- Active Time:
- 25 minutes
- Total TIME:
- 35 minutes
- SERVINGS:
- 4
Ingredients
For the Salad:
- 1 Taylor Farms Pizzeria Crunch Chopped Salad Kit
- Optional: Extra shaved parmesan or a drizzle of warm marinara
For the Breaded Chicken Tenders:
- 1 lb chicken tenders (or chicken breasts cut into strips)
- ½ cup flour
- 2 eggs, beaten
- 1 cup panko breadcrumbs
- ½ tsp garlic powder
- ½ tsp dried oregano
- Salt and pepper, to taste
- Olive oil or cooking spray (for baking)
Directions
- Preheat oven to 425°F. Line a baking sheet with parchment paper or foil.

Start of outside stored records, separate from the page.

**config.mk**
```make
export PLATFORM = sky130hd
export DESIGN_NAME = differential_drive_duty_mixer_flat
export DESIGN_NICKNAME = d
export VERILOG_FILES = /design/src/rtl/core/ddm_pkg.sv /design/src/rtl/core/ddm_ifs.sv /design/src/rtl/core/differential_drive_duty_mixer.sv /design/src/rtl/core/ddm_front.sv /design/src/rtl/core/ddm_queue.sv /design/src/rtl/core/ddm_back.sv /design/src/flat_wrapper.sv
export SDC_FILE = /design/constraint.sdc
export NUM_CORES = 2
export LEC_CHECK = 0
export BUFFER_PORTS_ARGS = -buffer_cell sky130_fd_sc_hd__buf_2
export CAP_MARGIN = 10
export CELL_PAD_IN_SITES_DETAIL_PLACEMENT = 0
export CELL_PAD_IN_SITES_GLOBAL_PLACEMENT = 1
export CORE_MARGIN = 5
export CORE_UTILIZATION = 46
export DETAILED_ROUTE_END_ITERATION = 7
export PLACE_DENSITY = 0.82
export SLEW_MARGIN = 10
export SYNTH_ARGS = -nofsm -noshare
export SYNTH_HDL_FRONTEND = slang
export SYNTH_SLANG_ARGS = --single-unit
export TNS_END_PERCENT = 5
```
**constraint.sdc**
```tcl
create_clock -name clk -period 34.3 [get_ports clk]
set_input_delay 0 -clock clk [delete_from_list [all_inputs] [get_ports clk]]
set_output_delay 0 -clock clk [all_outputs]
set_load 0.01 [all_outputs]
```
**src/rtl/core/ddm_pkg.sv**
```systemverilog
// shared types, constants and helpers of the differential drive duty mixer
`timescale 1ns / 1ps
package ddm_pkg;

  localparam int SPEED_W    = 7;
  localparam int STEER_W    = 8;
  localparam int DUTY_W     = 8;
  localparam int PCT_W      = 7;
  localparam int CFG_IDX_W  = 3;
  localparam int CFG_DATA_W = 7;

  localparam int DUTY_FULL  = 100;
  localparam int DUTY_HALF  = 50;
  localparam int RECIP_100  = 5243;
  localparam int RECIP_SH   = 19;
  localparam int PROD_W     = 14;
  localparam int RECIP_W    = 26;

  // mixed side range -100..200
  localparam int MIX_W      = 9;
  localparam int MAG_W      = 8;

  localparam int QDEPTH     = 2;
  localparam int QAW        = $clog2(QDEPTH);
  localparam int QCW        = $clog2(QDEPTH + 1);

  localparam logic [PCT_W-1:0] MAX_DUTY_RST   = PCT_W'(DUTY_FULL);
  localparam logic [PCT_W-1:0] MIN_DUTY_RST   = '0;
  localparam logic [PCT_W-1:0] STEER_GAIN_RST = PCT_W'(DUTY_FULL);

  typedef enum logic [CFG_IDX_W-1:0] {
    REG_MAX_DUTY,
    REG_MIN_DUTY,
    REG_STEER_GAIN,
    REG_PIVOT_ENABLE,
    REG_FLIP_LEFT,
    REG_FLIP_RIGHT
  } reg_idx_t;

  typedef struct packed {
    logic [PCT_W-1:0] top;
    logic [PCT_W-1:0] floor_duty;
    logic [PCT_W-1:0] span;
    logic [PCT_W-1:0] gain;
    logic             pivot;
    logic             flip_l;
    logic             flip_r;
  } ddm_cfg_t;

  typedef struct packed {
    logic             stop;
    logic             rescale;
    logic             neg_l;
    logic             neg_r;
    logic [MAG_W-1:0] mag_l;
    logic [MAG_W-1:0] mag_r;
    logic [MAG_W-1:0] peak;
  } ddm_cmd_t;

  function automatic logic [MAG_W-1:0] mag_of(logic signed [MIX_W-1:0] v);
    logic signed [MIX_W-1:0] n;
    n = -v;
    return v[MIX_W-1] ? n[MAG_W-1:0] : v[MAG_W-1:0];
  endfunction

endpackage

```
**src/rtl/core/ddm_ifs.sv**
```systemverilog
// request, result and register write channels of the duty mixer
`timescale 1ns / 1ps
interface ddm_in_if;
  import ddm_pkg::*;
  logic                      valid;
  logic                      ready;
  logic [SPEED_W-1:0]        speed;
  logic signed [STEER_W-1:0] steer;
  modport source (output valid, output speed, output steer, input ready);
  modport sink (input valid, input speed, input steer, output ready);
endinterface

interface ddm_out_if;
  import ddm_pkg::*;
  logic                     valid;
  logic                     ready;
  logic signed [DUTY_W-1:0] left_duty;
  logic signed [DUTY_W-1:0] right_duty;
  modport source (output valid, output left_duty, output right_duty, input ready);
  modport sink (input valid, input left_duty, input right_duty, output ready);
endinterface

interface ddm_cfg_if;
  import ddm_pkg::*;
  logic                  valid;
  logic                  ready;
  logic [CFG_IDX_W-1:0]  index;
  logic [CFG_DATA_W-1:0] data;
  modport source (output valid, output index, output data, input ready);
  modport sink (input valid, input index, input data, output ready);
endinterface

```
**src/rtl/core/differential_drive_duty_mixer.sv**
```systemverilog
// top level of the differential drive duty mixer: registers, front, queue, back
//
//   channel   dir  fields                       handshake
//   in_chan   in   speed[6:0], steer[7:0] s     valid / ready
//   out_chan  out  left_duty[7:0] s, right_duty  valid / ready
//   cfg_chan  in   index[2:0], data[6:0]        valid / ready, ready tied high
//
// one request per cycle sustained while the result side is not stalled; a request passes
// through the two-stage turn pipe, the queue slot, the rescale divider and the three
// stages of duty compression
// rst_n clears all valid flags and loads register defaults, no clearing pass
// a stalled result holds the back end; the front keeps going until the queue fills
`timescale 1ns / 1ps
module differential_drive_duty_mixer (
  input  logic       clk,
  input  logic       rst_n,
  ddm_in_if.sink     in_chan,
  ddm_out_if.source  out_chan,
  ddm_cfg_if.sink    cfg_chan
);
  import ddm_pkg::*;

  logic [PCT_W-1:0] max_duty_r;
  logic [PCT_W-1:0] min_duty_r;
  logic [PCT_W-1:0] steer_gain_r;
  logic             pivot_r;
  logic             flip_l_r;
  logic             flip_r_r;

  ddm_cfg_t         cfg;
  logic [PCT_W-1:0] top;

  logic             push_valid;
  logic             push_ready;
  ddm_cmd_t         push_data;
  logic             pop_valid;
  logic             pop_ready;
  ddm_cmd_t         pop_data;

  assign cfg_chan.ready = 1'b1;

  always_ff @(posedge clk) begin
    if (!rst_n) begin
      max_duty_r   <= MAX_DUTY_RST;
      min_duty_r   <= MIN_DUTY_RST;
      steer_gain_r <= STEER_GAIN_RST;
      pivot_r      <= 1'b0;
      flip_l_r     <= 1'b0;
      flip_r_r     <= 1'b0;
    end else if (cfg_chan.valid) begin
      case (reg_idx_t'(cfg_chan.index))
        REG_MAX_DUTY:     max_duty_r   <= cfg_chan.data;
        REG_MIN_DUTY:     min_duty_r   <= cfg_chan.data;
        REG_STEER_GAIN:   steer_gain_r <= cfg_chan.data;
        REG_PIVOT_ENABLE: pivot_r      <= cfg_chan.data[0];
        REG_FLIP_LEFT:    flip_l_r     <= cfg_chan.data[0];
        REG_FLIP_RIGHT:   flip_r_r     <= cfg_chan.data[0];
        default: ;
      endcase
    end
  end

  always_comb begin
    top            = (max_duty_r > PCT_W'(DUTY_FULL)) ? PCT_W'(DUTY_FULL) : max_duty_r;
    cfg.top        = top;
    cfg.floor_duty = (min_duty_r > top) ? top : min_duty_r;
    cfg.span       = top - cfg.floor_duty;
    cfg.gain       = (steer_gain_r > PCT_W'(DUTY_FULL)) ? PCT_W'(DUTY_FULL) : steer_gain_r;
    cfg.pivot      = pivot_r;
    cfg.flip_l     = flip_l_r;
    cfg.flip_r     = flip_r_r;
  end

  ddm_front u_front (
    .clk        (clk),
    .rst_n      (rst_n),
    .cfg        (cfg),
    .in_chan    (in_chan),
    .push_valid (push_valid),
    .push_ready (push_ready),
    .push_data  (push_data)
  );

  ddm_queue u_queue (
    .clk        (clk),
    .rst_n      (rst_n),
    .push_valid (push_valid),
    .push_ready (push_ready),
    .push_data  (push_data),
    .pop_valid  (pop_valid),
    .pop_ready  (pop_ready),
    .pop_data   (pop_data)
  );

  ddm_back u_back (
    .clk       (clk),
    .rst_n     (rst_n),
    .cfg       (cfg),
    .pop_valid (pop_valid),
    .pop_ready (pop_ready),
    .pop_data  (pop_data),
    .out_chan  (out_chan)
  );

endmodule

```
**src/rtl/core/ddm_front.sv**
```systemverilog
// front: request intake, saturation, turn and mixing of both sides
`timescale 1ns / 1ps
module ddm_front (
  input  logic              clk,
  input  logic              rst_n,
  input  ddm_pkg::ddm_cfg_t cfg,
  ddm_in_if.sink            in_chan,
  output logic              push_valid,
  input  logic              push_ready,
  output ddm_pkg::ddm_cmd_t push_data
);
  import ddm_pkg::*;

  logic                      en;
  logic [PCT_W-1:0]          spd_sat;
  logic signed [STEER_W-1:0] str_sat;
  logic signed [STEER_W-1:0] str_neg;
  logic [PCT_W-1:0]          str_mag;

  logic                      f1_vld_r;
  logic                      f1_stop_r;
  logic                      f1_neg_r;
  logic [PCT_W-1:0]          f1_spd_r;
  logic [PROD_W-1:0]         f1_prod_r;

  logic                      f2_vld_r;
  logic                      f2_stop_r;
  logic                      f2_neg_r;
  logic [PCT_W-1:0]          f2_spd_r;
  logic [RECIP_W-1:0]        f2_recip_r;

  logic [PCT_W-1:0]          turn_mag;
  logic signed [MIX_W-1:0]   turn;
  logic signed [MIX_W-1:0]   left;
  logic signed [MIX_W-1:0]   right;
  logic [MAG_W-1:0]          mag_l;
  logic [MAG_W-1:0]          mag_r;
  logic [MAG_W-1:0]          peak;

  assign en            = !f2_vld_r || push_ready;
  assign in_chan.ready = en;

  always_comb begin
    spd_sat = (in_chan.speed > SPEED_W'(DUTY_FULL)) ? PCT_W'(DUTY_FULL) : in_chan.speed;
    if (in_chan.steer > STEER_W'(DUTY_FULL)) begin
      str_sat = STEER_W'(DUTY_FULL);
    end else if (in_chan.steer < -STEER_W'(DUTY_FULL)) begin
      str_sat = -STEER_W'(DUTY_FULL);
    end else begin
      str_sat = in_chan.steer;
    end
    str_neg = -str_sat;
    str_mag = str_sat[STEER_W-1] ? str_neg[PCT_W-1:0] : str_sat[PCT_W-1:0];
  end

  always_ff @(posedge clk) begin
    if (!rst_n) begin
      f1_vld_r <= 1'b0;
      f2_vld_r <= 1'b0;
    end else if (en) begin
      f1_vld_r <= in_chan.valid;
      f2_vld_r <= f1_vld_r;
    end
  end

  always_ff @(posedge clk) begin
    if (en) begin
      f1_stop_r  <= (spd_sat == '0) && !cfg.pivot;
      f1_neg_r   <= str_sat[STEER_W-1];
      f1_spd_r   <= spd_sat;
      f1_prod_r  <= PROD_W'(str_mag) * PROD_W'(cfg.gain);
      f2_stop_r  <= f1_stop_r;
      f2_neg_r   <= f1_neg_r;
      f2_spd_r   <= f1_spd_r;
      f2_recip_r <= RECIP_W'(f1_prod_r + PROD_W'(DUTY_HALF)) * RECIP_W'(RECIP_100);
    end
  end

  always_comb begin
    turn_mag = f2_recip_r[RECIP_SH +: PCT_W];
    turn     = f2_neg_r ? -$signed(MIX_W'(turn_mag)) : $signed(MIX_W'(turn_mag));
    left     = $signed(MIX_W'(f2_spd_r)) + turn;
    right    = $signed(MIX_W'(f2_spd_r)) - turn;
    mag_l    = mag_of(left);
    mag_r    = mag_of(right);
    peak     = (mag_l > mag_r) ? mag_l : mag_r;
  end

  assign push_valid        = f2_vld_r;
  assign push_data.stop    = f2_stop_r;
  assign push_data.rescale = peak > MAG_W'(DUTY_FULL);
  assign push_data.neg_l   = left[MIX_W-1];
  assign push_data.neg_r   = right[MIX_W-1];
  assign push_data.mag_l   = mag_l;
  assign push_data.mag_r   = mag_r;
  assign push_data.peak    = peak;

endmodule

```
**src/rtl/core/ddm_queue.sv**
```systemverilog
// short queue between front and back
`timescale 1ns / 1ps
module ddm_queue (
  input  logic              clk,
  input  logic              rst_n,
  input  logic              push_valid,
  output logic              push_ready,
  input  ddm_pkg::ddm_cmd_t push_data,
  output logic              pop_valid,
  input  logic              pop_ready,
  output ddm_pkg::ddm_cmd_t pop_data
);
  import ddm_pkg::*;

  ddm_cmd_t         mem_r [QDEPTH];
  logic [QAW-1:0]   wr_ptr_r;
  logic [QAW-1:0]   rd_ptr_r;
  logic [QCW-1:0]   count_r;
  logic [QAW-1:0]   wr_ptr_nxt;
  logic [QAW-1:0]   rd_ptr_nxt;
  logic [QCW-1:0]   count_nxt;
  logic             push_fire;
  logic             pop_fire;

  assign push_ready = count_r != QCW'(QDEPTH);
  assign pop_valid  = count_r != '0;
  assign pop_data   = mem_r[rd_ptr_r];
  assign push_fire  = push_valid && push_ready;
  assign pop_fire   = pop_valid && pop_ready;

  always_comb begin
    wr_ptr_nxt = wr_ptr_r;
    rd_ptr_nxt = rd_ptr_r;
    count_nxt  = count_r;
    if (push_fire) begin
      wr_ptr_nxt = (wr_ptr_r == QAW'(QDEPTH - 1)) ? '0 : wr_ptr_r + 1'b1;
    end
    if (pop_fire) begin
      rd_ptr_nxt = (rd_ptr_r == QAW'(QDEPTH - 1)) ? '0 : rd_ptr_r + 1'b1;
    end
    if (push_fire && !pop_fire) begin
      count_nxt = count_r + 1'b1;
    end else if (pop_fire && !push_fire) begin
      count_nxt = count_r - 1'b1;
    end
  end

  always_ff @(posedge clk) begin
    if (!rst_n) begin
      wr_ptr_r <= '0;
      rd_ptr_r <= '0;
      count_r  <= '0;
    end else begin
      wr_ptr_r <= wr_ptr_nxt;
      rd_ptr_r <= rd_ptr_nxt;
      count_r  <= count_nxt;
    end
  end

  always_ff @(posedge clk) begin
    if (push_fire) begin
      mem_r[wr_ptr_r] <= push_data;
    end
  end

  a_count_bound: assert property (@(posedge clk) disable iff (!rst_n)
    count_r <= QCW'(QDEPTH))
    else $error("queue count above depth");

  a_push_grows: assert property (@(posedge clk) disable iff (!rst_n)
    (push_fire && !pop_fire) |=> count_r == $past(count_r) + 1'b1)
    else $error("queue count missed a push");

  a_pop_shrinks: assert property (@(posedge clk) disable iff (!rst_n)
    (pop_fire && !push_fire) |=> count_r == $past(count_r) - 1'b1)
    else $error("queue count missed a pop");

  a_ptr_gap: assert property (@(posedge clk) disable iff (!rst_n)
    (count_r == '0 || count_r == QCW'(QDEPTH)) |-> wr_ptr_r == rd_ptr_r)
    else $error("queue pointers disagree with count");

endmodule

```
**src/rtl/core/ddm_back.sv**
```systemverilog
// back: peak rescale divider, duty compression, flips and result register
`timescale 1ns / 1ps
module ddm_back (
  input  logic              clk,
  input  logic              rst_n,
  input  ddm_pkg::ddm_cfg_t cfg,
  input  logic              pop_valid,
  output logic              pop_ready,
  input  ddm_pkg::ddm_cmd_t pop_data,
  ddm_out_if.source         out_chan
);
  import ddm_pkg::*;

  localparam int NUM_W = 15;
  localparam int QBITS = 7;

  typedef struct packed {
    logic             stop;
    logic             rescale;
    logic             neg_l;
    logic             neg_r;
    logic [MAG_W-1:0] mag_l;
    logic [MAG_W-1:0] mag_r;
    logic [MAG_W-1:0] peak;
    logic [NUM_W-1:0] rem_l;
    logic [NUM_W-1:0] rem_r;
    logic [QBITS-1:0] q_l;
    logic [QBITS-1:0] q_r;
  } div_t;

  function automatic div_t div_step(div_t s, logic [2:0] b);
    div_t             r;
    logic [NUM_W-1:0] d;
    r = s;
    d = NUM_W'(s.peak) << b;
    if (s.rem_l >= d) begin
      r.rem_l  = s.rem_l - d;
      r.q_l[b] = 1'b1;
    end
    if (s.rem_r >= d) begin
      r.rem_r  = s.rem_r - d;
      r.q_r[b] = 1'b1;
    end
    return r;
  endfunction

  logic               en;
  div_t               dv_r [QBITS+1];
  logic [QBITS:0]     dv_vld_r;
  div_t               dv_in;
  div_t               dv_nxt [QBITS];

  logic [PCT_W-1:0]   m_l;
  logic [PCT_W-1:0]   m_r;
  logic               ms_vld_r;
  logic               ms_neg_l_r;
  logic               ms_neg_r_r;
  logic               ms_zero_l_r;
  logic               ms_zero_r_r;
  logic [PROD_W-1:0]  ms_prod_l_r;
  logic [PROD_W-1:0]  ms_prod_r_r;

  logic               rs_vld_r;
  logic               rs_neg_l_r;
  logic               rs_neg_r_r;
  logic               rs_zero_l_r;
  logic               rs_zero_r_r;
  logic [RECIP_W-1:0] rs_recip_l_r;
  logic [RECIP_W-1:0] rs_recip_r_r;

  logic [PCT_W-1:0]   d_l;
  logic [PCT_W-1:0]   d_r;
  logic signed [DUTY_W-1:0] duty_l;
  logic signed [DUTY_W-1:0] duty_r;

  logic               out_vld_r;
  logic signed [DUTY_W-1:0] out_l_r;
  logic signed [DUTY_W-1:0] out_r_r;

  assign en        = !out_vld_r || out_chan.ready;
  assign pop_ready = en;

  always_comb begin
    dv_in.stop    = pop_data.stop;
    dv_in.rescale = pop_data.rescale;
    dv_in.neg_l   = pop_data.neg_l;
    dv_in.neg_r   = pop_data.neg_r;
    dv_in.mag_l   = pop_data.mag_l;
    dv_in.mag_r   = pop_data.mag_r;
    dv_in.peak    = pop_data.peak;
    dv_in.rem_l   = NUM_W'(pop_data.mag_l) * NUM_W'(DUTY_FULL) + NUM_W'(pop_data.peak[MAG_W-1:1]);
    dv_in.rem_r   = NUM_W'(pop_data.mag_r) * NUM_W'(DUTY_FULL) + NUM_W'(pop_data.peak[MAG_W-1:1]);
    dv_in.q_l     = '0;
    dv_in.q_r     = '0;
    for (int k = 0; k < QBITS; k++) begin
      dv_nxt[k] = div_step(dv_r[k], 3'(QBITS - 1 - k));
    end
  end

  always_comb begin
    m_l = dv_r[QBITS].rescale ? dv_r[QBITS].q_l : dv_r[QBITS].mag_l[PCT_W-1:0];
    m_r = dv_r[QBITS].rescale ? dv_r[QBITS].q_r : dv_r[QBITS].mag_r[PCT_W-1:0];
  end

  always_comb begin
    d_l    = cfg.floor_duty + rs_recip_l_r[RECIP_SH +: PCT_W];
    d_r    = cfg.floor_duty + rs_recip_r_r[RECIP_SH +: PCT_W];
    duty_l = (rs_neg_l_r ^ cfg.flip_l) ? -$signed(DUTY_W'(d_l)) : $signed(DUTY_W'(d_l));
    duty_r = (rs_neg_r_r ^ cfg.flip_r) ? -$signed(DUTY_W'(d_r)) : $signed(DUTY_W'(d_r));
    if (rs_zero_l_r) begin
      duty_l = '0;
    end
    if (rs_zero_r_r) begin
      duty_r = '0;
    end
  end

  always_ff @(posedge clk) begin
    if (!rst_n) begin
      dv_vld_r  <= '0;
      ms_vld_r  <= 1'b0;
      rs_vld_r  <= 1'b0;
      out_vld_r <= 1'b0;
    end else if (en) begin
      dv_vld_r  <= {dv_vld_r[QBITS-1:0], pop_valid};
      ms_vld_r  <= dv_vld_r[QBITS];
      rs_vld_r  <= ms_vld_r;
      out_vld_r <= rs_vld_r;
    end
  end

  always_ff @(posedge clk) begin
    if (en) begin
      dv_r[0] <= dv_in;
      for (int k = 0; k < QBITS; k++) begin
        dv_r[k+1] <= dv_nxt[k];
      end
      ms_neg_l_r   <= dv_r[QBITS].neg_l;
      ms_neg_r_r   <= dv_r[QBITS].neg_r;
      ms_zero_l_r  <= dv_r[QBITS].stop || (m_l == '0);
      ms_zero_r_r  <= dv_r[QBITS].stop || (m_r == '0);
      ms_prod_l_r  <= PROD_W'(m_l) * PROD_W'(cfg.span);
      ms_prod_r_r  <= PROD_W'(m_r) * PROD_W'(cfg.span);
      rs_neg_l_r   <= ms_neg_l_r;
      rs_neg_r_r   <= ms_neg_r_r;
      rs_zero_l_r  <= ms_zero_l_r;
      rs_zero_r_r  <= ms_zero_r_r;
      rs_recip_l_r <= RECIP_W'(ms_prod_l_r + PROD_W'(DUTY_HALF)) * RECIP_W'(RECIP_100);
      rs_recip_r_r <= RECIP_W'(ms_prod_r_r + PROD_W'(DUTY_HALF)) * RECIP_W'(RECIP_100);
      out_l_r      <= duty_l;
      out_r_r      <= duty_r;
    end
  end

  assign out_chan.valid      = out_vld_r;
  assign out_chan.left_duty  = out_l_r;
  assign out_chan.right_duty = out_r_r;

endmodule

```
**src/flat_wrapper.sv**
```systemverilog
// flat-port wrapper written by rule: the top's interface ports become plain ports
module differential_drive_duty_mixer_flat import ddm_pkg::*;
  (clk, rst_n, in_chan_valid, in_chan_speed, in_chan_steer, in_chan_ready, out_chan_valid, out_chan_left_duty, out_chan_right_duty, out_chan_ready, cfg_chan_valid, cfg_chan_index, cfg_chan_data, cfg_chan_ready);
  ddm_in_if in_chan_i ();
  ddm_out_if out_chan_i ();
  ddm_cfg_if cfg_chan_i ();
  input  logic clk;
  input  logic rst_n;
  input wire logic [$bits(in_chan_i.valid)-1:0] in_chan_valid;
  input wire logic [$bits(in_chan_i.speed)-1:0] in_chan_speed;
  input wire logic [$bits(in_chan_i.steer)-1:0] in_chan_steer;
  output wire logic [$bits(in_chan_i.ready)-1:0] in_chan_ready;
  output wire logic [$bits(out_chan_i.valid)-1:0] out_chan_valid;
  output wire logic [$bits(out_chan_i.left_duty)-1:0] out_chan_left_duty;
  output wire logic [$bits(out_chan_i.right_duty)-1:0] out_chan_right_duty;
  input wire logic [$bits(out_chan_i.ready)-1:0] out_chan_ready;
  input wire logic [$bits(cfg_chan_i.valid)-1:0] cfg_chan_valid;
  input wire logic [$bits(cfg_chan_i.index)-1:0] cfg_chan_index;
  input wire logic [$bits(cfg_chan_i.data)-1:0] cfg_chan_data;
  output wire logic [$bits(cfg_chan_i.ready)-1:0] cfg_chan_ready;
  assign in_chan_i.valid = in_chan_valid;
  assign in_chan_i.speed = in_chan_speed;
  assign in_chan_i.steer = in_chan_steer;
  assign in_chan_ready = in_chan_i.ready;
  assign out_chan_valid = out_chan_i.valid;
  assign out_chan_left_duty = out_chan_i.left_duty;
  assign out_chan_right_duty = out_chan_i.right_duty;
  assign out_chan_i.ready = out_chan_ready;
  assign cfg_chan_i.valid = cfg_chan_valid;
  assign cfg_chan_i.index = cfg_chan_index;
  assign cfg_chan_i.data = cfg_chan_data;
  assign cfg_chan_ready = cfg_chan_i.ready;
  differential_drive_duty_mixer u_core (.clk(clk), .rst_n(rst_n), .in_chan(in_chan_i), .out_chan(out_chan_i), .cfg_chan(cfg_chan_i));
endmodule
```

- Set up a breading station using three shallow bowls:
- Bowl 1: Flour
- Bowl 2: Beaten eggs
- Bowl 3: Panko breadcrumbs mixed with garlic powder, oregano, salt, and pepper
- Bread the chicken:
- Dredge each piece of chicken in the flour
- Dip into the beaten egg
- Coat with the seasoned panko mixture
- Place each piece on the prepared baking sheet
- Bake:
- Lightly spray or drizzle the chicken with oil
- Bake for 20–25 minutes, flipping halfway through, until golden brown and fully cooked (internal temp: 165°F)
- Optional: For extra crispiness, broil for 1–2 minutes at the end
- Prepare the salad:
- While the chicken is baking, toss the contents of the salad kit in a large bowl (romaine, parmesan, garlic croutons, and dressing)
- Assemble:
- Slice or leave the cooked chicken tenders whole
- Place them on top of each serving of salad
- Add extra parmesan or a drizzle of warmed marinara if desired
Plant-Based Tenders
Craving the crunch of homemade chicken tenders, but without the chicken? Try these veggie-forward swaps that capture the same crispy satisfaction and will work just as well with this recipe:
- Cauliflower wings are always a fan favorite. Cut cauliflower florets into thick strips, dip them in a seasoned batter of flour, plant-based milk, and spices, then roll in panko and bake at 425°F until golden.
- Tofu tenders are another great option: press extra-firm tofu to remove moisture, slice into “fingers,” marinate in soy sauce, garlic, and paprika, coat with cornflake crumbs, and air-fry for 12-15 minutes.
- Craving a meatier bite? Seitan strips (sometimes sold as ‘wheat protein’) soak up flavor beautifully. Simply dredge them in buttermilk-style oat milk, dust with spiced flour, and shallow-fry until crisp.
- Oyster mushroom cutlets offer a surprisingly “fibrous” texture: flatten the clusters slightly, dip in a chickpea-flour batter, and pan-fry until browned.